◆ INSTRUCTIONS TO FOLLOW
From the records below, output exactly the lines running from the line containing "u_core.last 1" through the line containing "worst min register", and no others.

[Data excerpts]
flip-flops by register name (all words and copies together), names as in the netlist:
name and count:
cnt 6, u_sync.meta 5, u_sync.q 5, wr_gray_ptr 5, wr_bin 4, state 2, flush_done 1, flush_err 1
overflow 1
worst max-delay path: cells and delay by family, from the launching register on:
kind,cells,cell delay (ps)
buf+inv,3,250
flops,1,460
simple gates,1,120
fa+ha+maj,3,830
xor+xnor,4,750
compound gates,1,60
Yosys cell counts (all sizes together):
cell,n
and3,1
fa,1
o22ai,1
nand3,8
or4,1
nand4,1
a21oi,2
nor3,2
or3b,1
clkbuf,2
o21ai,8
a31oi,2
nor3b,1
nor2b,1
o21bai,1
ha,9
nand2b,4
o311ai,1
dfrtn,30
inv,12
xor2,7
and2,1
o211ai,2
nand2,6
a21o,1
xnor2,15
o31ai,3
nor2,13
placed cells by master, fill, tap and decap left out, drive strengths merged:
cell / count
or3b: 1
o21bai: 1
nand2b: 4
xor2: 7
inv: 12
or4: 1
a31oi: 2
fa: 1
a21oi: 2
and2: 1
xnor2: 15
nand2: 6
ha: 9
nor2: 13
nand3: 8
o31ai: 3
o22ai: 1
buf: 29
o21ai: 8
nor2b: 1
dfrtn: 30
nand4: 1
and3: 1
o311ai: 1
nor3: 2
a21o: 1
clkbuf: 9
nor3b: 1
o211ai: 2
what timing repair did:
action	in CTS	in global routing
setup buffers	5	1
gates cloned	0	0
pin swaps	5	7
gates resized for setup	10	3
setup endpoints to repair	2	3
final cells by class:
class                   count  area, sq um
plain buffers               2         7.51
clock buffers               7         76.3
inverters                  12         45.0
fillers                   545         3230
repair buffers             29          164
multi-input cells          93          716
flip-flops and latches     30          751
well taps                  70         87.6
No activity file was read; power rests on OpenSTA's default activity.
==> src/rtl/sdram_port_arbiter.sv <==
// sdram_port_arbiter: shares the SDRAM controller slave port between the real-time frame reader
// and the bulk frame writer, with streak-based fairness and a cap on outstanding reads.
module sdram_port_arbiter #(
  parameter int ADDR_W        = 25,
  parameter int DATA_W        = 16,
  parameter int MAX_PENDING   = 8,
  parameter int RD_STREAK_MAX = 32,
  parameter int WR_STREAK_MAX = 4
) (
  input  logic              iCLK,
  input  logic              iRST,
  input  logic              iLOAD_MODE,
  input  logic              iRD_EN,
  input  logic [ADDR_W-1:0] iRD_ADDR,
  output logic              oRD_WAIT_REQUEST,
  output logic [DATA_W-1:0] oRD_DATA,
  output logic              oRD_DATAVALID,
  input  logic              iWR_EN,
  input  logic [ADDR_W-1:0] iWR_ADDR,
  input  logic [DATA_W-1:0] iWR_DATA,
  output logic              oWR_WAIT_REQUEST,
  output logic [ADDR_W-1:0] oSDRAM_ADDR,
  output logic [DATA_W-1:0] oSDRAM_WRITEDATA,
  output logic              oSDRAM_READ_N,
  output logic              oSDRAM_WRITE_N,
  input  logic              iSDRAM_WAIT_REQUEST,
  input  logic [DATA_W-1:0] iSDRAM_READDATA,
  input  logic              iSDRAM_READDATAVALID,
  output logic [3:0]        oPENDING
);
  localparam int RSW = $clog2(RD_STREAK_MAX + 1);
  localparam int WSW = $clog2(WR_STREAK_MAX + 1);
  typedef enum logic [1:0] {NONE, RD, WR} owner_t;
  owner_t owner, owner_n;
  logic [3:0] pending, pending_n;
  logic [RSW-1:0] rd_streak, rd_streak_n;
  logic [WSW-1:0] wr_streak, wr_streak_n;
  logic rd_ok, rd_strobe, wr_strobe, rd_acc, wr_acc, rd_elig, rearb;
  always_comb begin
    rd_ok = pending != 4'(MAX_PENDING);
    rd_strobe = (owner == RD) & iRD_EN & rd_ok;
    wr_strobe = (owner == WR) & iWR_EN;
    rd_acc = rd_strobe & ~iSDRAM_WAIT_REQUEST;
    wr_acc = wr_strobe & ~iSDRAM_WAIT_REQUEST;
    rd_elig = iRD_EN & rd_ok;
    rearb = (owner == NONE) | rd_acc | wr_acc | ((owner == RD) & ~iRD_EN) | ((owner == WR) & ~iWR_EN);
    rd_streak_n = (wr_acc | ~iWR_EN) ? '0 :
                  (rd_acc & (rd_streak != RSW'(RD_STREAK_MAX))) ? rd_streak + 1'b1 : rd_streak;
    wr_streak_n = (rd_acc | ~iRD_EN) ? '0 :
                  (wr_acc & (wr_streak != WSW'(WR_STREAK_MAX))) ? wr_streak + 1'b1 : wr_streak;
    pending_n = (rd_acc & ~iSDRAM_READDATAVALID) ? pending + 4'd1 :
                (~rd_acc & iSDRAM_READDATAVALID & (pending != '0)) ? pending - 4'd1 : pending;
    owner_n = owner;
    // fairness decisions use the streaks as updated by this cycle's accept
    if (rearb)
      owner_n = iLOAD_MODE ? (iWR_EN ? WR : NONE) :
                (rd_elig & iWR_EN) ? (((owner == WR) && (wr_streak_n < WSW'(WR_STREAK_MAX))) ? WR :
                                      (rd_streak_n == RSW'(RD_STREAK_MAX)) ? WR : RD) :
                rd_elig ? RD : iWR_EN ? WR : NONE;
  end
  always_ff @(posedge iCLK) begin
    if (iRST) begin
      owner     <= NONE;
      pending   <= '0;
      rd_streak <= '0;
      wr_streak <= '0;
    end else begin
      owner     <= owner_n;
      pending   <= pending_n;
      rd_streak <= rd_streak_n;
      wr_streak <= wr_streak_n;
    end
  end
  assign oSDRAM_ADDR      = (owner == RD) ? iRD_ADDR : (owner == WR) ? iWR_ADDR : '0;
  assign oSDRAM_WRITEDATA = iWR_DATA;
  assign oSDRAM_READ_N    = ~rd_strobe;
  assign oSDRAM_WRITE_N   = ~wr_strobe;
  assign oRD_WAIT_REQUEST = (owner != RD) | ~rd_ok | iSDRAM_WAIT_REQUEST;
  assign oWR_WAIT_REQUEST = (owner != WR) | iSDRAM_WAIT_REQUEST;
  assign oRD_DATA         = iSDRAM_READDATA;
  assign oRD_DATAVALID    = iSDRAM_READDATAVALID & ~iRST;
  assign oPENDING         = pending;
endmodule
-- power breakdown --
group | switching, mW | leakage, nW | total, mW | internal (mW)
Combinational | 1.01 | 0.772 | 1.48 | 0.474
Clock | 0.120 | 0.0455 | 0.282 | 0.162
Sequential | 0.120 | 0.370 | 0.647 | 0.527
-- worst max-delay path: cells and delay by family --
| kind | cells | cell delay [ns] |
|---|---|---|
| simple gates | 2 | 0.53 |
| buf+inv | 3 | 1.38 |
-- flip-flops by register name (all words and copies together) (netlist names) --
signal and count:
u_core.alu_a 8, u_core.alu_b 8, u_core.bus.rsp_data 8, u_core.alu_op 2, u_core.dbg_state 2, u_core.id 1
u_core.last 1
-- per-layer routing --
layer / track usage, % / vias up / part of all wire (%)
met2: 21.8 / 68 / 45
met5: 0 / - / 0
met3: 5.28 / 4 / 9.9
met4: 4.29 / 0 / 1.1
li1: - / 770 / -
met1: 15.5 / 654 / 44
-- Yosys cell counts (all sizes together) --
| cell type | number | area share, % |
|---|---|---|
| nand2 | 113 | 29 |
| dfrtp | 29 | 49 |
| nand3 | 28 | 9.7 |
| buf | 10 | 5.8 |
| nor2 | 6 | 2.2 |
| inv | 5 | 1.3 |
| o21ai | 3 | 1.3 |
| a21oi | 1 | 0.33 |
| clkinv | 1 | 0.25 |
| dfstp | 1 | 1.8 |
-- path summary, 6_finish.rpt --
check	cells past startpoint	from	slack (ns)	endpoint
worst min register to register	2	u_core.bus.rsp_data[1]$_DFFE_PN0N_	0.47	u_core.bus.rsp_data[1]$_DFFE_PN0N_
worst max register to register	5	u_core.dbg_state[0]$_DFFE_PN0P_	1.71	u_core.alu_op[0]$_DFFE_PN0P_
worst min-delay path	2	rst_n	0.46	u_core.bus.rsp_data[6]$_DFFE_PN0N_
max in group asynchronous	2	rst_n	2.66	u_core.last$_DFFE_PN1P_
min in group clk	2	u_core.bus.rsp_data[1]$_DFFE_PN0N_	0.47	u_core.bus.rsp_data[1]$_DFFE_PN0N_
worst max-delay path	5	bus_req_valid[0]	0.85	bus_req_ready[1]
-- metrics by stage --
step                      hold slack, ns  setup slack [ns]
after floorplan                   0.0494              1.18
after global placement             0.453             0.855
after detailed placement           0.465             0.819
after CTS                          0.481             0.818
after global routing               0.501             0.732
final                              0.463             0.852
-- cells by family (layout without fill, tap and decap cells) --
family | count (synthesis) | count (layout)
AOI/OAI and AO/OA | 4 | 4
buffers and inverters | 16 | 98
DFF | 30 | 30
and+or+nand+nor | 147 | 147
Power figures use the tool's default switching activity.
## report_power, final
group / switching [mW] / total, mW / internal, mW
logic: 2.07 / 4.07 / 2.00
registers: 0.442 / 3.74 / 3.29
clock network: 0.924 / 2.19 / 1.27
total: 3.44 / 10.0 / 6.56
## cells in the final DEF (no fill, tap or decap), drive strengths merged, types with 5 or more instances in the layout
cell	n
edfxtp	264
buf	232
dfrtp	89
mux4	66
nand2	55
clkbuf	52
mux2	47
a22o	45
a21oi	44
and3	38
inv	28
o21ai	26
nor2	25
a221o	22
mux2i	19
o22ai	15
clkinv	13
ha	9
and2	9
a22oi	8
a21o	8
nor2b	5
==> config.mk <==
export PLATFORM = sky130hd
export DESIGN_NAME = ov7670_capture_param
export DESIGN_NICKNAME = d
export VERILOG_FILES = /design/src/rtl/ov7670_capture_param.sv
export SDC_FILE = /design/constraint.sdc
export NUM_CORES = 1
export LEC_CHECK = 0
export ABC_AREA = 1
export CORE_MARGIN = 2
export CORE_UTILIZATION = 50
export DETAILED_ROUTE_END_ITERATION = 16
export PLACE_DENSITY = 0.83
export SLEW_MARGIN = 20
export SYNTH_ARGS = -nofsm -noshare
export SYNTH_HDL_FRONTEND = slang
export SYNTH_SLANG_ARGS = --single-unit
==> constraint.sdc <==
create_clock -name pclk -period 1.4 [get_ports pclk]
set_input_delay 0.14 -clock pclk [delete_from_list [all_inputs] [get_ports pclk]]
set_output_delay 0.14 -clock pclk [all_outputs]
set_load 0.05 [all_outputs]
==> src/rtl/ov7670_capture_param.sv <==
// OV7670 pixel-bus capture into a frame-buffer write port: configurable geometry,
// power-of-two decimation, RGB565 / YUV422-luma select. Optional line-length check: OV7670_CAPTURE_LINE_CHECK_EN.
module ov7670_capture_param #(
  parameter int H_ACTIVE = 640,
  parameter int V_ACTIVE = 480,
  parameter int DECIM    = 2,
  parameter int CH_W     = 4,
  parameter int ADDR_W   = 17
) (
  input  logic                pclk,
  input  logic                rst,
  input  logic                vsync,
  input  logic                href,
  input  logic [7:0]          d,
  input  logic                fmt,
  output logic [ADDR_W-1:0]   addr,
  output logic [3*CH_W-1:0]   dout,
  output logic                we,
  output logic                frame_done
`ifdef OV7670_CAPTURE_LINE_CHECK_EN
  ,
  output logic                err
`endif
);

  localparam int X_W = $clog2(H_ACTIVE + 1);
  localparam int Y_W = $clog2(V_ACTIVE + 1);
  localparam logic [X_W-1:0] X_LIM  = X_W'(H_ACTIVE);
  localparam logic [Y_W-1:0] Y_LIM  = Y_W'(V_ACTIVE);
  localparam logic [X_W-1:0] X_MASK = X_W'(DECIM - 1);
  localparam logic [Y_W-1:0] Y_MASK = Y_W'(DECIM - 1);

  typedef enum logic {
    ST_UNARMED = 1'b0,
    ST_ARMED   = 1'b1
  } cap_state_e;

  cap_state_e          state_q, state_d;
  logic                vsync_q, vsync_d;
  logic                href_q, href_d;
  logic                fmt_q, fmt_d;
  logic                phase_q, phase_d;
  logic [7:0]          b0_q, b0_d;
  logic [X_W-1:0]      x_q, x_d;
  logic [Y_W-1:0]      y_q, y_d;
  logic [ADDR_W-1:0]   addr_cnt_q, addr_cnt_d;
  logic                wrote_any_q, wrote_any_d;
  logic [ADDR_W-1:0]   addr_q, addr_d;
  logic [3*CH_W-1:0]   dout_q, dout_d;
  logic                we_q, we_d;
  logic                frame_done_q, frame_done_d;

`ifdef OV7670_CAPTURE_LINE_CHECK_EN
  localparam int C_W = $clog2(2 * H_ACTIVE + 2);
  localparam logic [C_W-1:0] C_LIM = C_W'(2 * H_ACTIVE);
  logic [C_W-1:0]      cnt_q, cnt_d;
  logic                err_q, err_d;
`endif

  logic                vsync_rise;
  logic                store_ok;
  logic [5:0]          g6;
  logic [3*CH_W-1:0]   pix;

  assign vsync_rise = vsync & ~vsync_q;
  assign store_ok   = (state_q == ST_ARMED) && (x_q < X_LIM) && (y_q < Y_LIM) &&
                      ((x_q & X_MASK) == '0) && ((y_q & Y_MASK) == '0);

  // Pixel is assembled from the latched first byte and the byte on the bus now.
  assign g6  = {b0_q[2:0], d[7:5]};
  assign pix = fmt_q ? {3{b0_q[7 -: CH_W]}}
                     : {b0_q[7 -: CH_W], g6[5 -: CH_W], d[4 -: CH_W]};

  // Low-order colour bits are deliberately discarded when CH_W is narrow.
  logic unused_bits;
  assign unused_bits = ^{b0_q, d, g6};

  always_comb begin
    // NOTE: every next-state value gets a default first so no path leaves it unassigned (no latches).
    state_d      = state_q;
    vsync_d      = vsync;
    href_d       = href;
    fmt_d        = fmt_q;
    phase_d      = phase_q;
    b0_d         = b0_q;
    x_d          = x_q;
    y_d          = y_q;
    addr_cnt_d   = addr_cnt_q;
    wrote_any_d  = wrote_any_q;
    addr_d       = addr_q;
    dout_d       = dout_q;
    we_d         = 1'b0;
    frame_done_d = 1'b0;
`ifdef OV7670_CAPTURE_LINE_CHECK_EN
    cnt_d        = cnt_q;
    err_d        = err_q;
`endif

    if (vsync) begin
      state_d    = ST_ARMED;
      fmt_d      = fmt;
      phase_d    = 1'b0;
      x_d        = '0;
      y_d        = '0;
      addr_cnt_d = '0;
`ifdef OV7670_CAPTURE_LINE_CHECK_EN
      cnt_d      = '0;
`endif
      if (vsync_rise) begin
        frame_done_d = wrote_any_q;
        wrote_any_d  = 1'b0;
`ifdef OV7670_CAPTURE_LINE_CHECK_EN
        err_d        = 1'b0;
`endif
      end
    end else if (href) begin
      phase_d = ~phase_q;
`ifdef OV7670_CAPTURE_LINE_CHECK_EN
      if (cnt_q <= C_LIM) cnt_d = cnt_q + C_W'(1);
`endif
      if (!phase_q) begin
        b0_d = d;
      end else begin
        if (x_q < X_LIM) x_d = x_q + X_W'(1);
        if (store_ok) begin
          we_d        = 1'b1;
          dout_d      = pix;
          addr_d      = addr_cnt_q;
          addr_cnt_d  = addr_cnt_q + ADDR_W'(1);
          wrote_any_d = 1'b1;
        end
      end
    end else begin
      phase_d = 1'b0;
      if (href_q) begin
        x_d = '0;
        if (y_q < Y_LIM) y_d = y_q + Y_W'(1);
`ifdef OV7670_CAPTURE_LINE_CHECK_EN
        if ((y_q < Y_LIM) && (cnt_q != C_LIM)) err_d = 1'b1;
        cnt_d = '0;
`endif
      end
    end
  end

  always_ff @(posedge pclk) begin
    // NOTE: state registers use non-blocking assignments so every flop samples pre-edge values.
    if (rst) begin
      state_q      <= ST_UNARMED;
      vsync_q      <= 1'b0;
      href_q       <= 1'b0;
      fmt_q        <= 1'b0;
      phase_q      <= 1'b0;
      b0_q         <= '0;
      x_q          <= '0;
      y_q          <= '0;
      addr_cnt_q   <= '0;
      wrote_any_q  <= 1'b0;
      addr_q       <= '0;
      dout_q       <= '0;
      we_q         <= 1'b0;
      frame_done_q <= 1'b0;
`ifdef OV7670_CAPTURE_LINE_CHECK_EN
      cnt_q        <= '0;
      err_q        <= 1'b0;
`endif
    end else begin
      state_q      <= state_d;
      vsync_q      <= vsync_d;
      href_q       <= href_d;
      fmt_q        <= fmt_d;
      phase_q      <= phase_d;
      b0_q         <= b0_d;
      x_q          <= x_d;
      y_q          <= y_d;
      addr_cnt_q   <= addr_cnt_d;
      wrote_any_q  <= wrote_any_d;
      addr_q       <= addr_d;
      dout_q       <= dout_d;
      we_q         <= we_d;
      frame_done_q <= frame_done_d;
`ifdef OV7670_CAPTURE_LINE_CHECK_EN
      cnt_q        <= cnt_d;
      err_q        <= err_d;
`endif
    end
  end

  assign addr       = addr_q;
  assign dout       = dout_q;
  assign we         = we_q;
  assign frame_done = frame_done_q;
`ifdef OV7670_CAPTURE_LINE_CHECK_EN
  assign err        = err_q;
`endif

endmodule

◆ FINISHED EXERCISE
u_core.last 1
-- per-layer routing --
layer / track usage, % / vias up / part of all wire (%)
met2: 21.8 / 68 / 45
met5: 0 / - / 0
met3: 5.28 / 4 / 9.9
met4: 4.29 / 0 / 1.1
li1: - / 770 / -
met1: 15.5 / 654 / 44
-- Yosys cell counts (all sizes together) --
| cell type | number | area share, % |
|---|---|---|
| nand2 | 113 | 29 |
| dfrtp | 29 | 49 |
| nand3 | 28 | 9.7 |
| buf | 10 | 5.8 |
| nor2 | 6 | 2.2 |
| inv | 5 | 1.3 |
| o21ai | 3 | 1.3 |
| a21oi | 1 | 0.33 |
| clkinv | 1 | 0.25 |
| dfstp | 1 | 1.8 |
-- path summary, 6_finish.rpt --
check	cells past startpoint	from	slack (ns)	endpoint
worst min register to register	2	u_core.bus.rsp_data[1]$_DFFE_PN0N_	0.47	u_core.bus.rsp_data[1]$_DFFE_PN0N_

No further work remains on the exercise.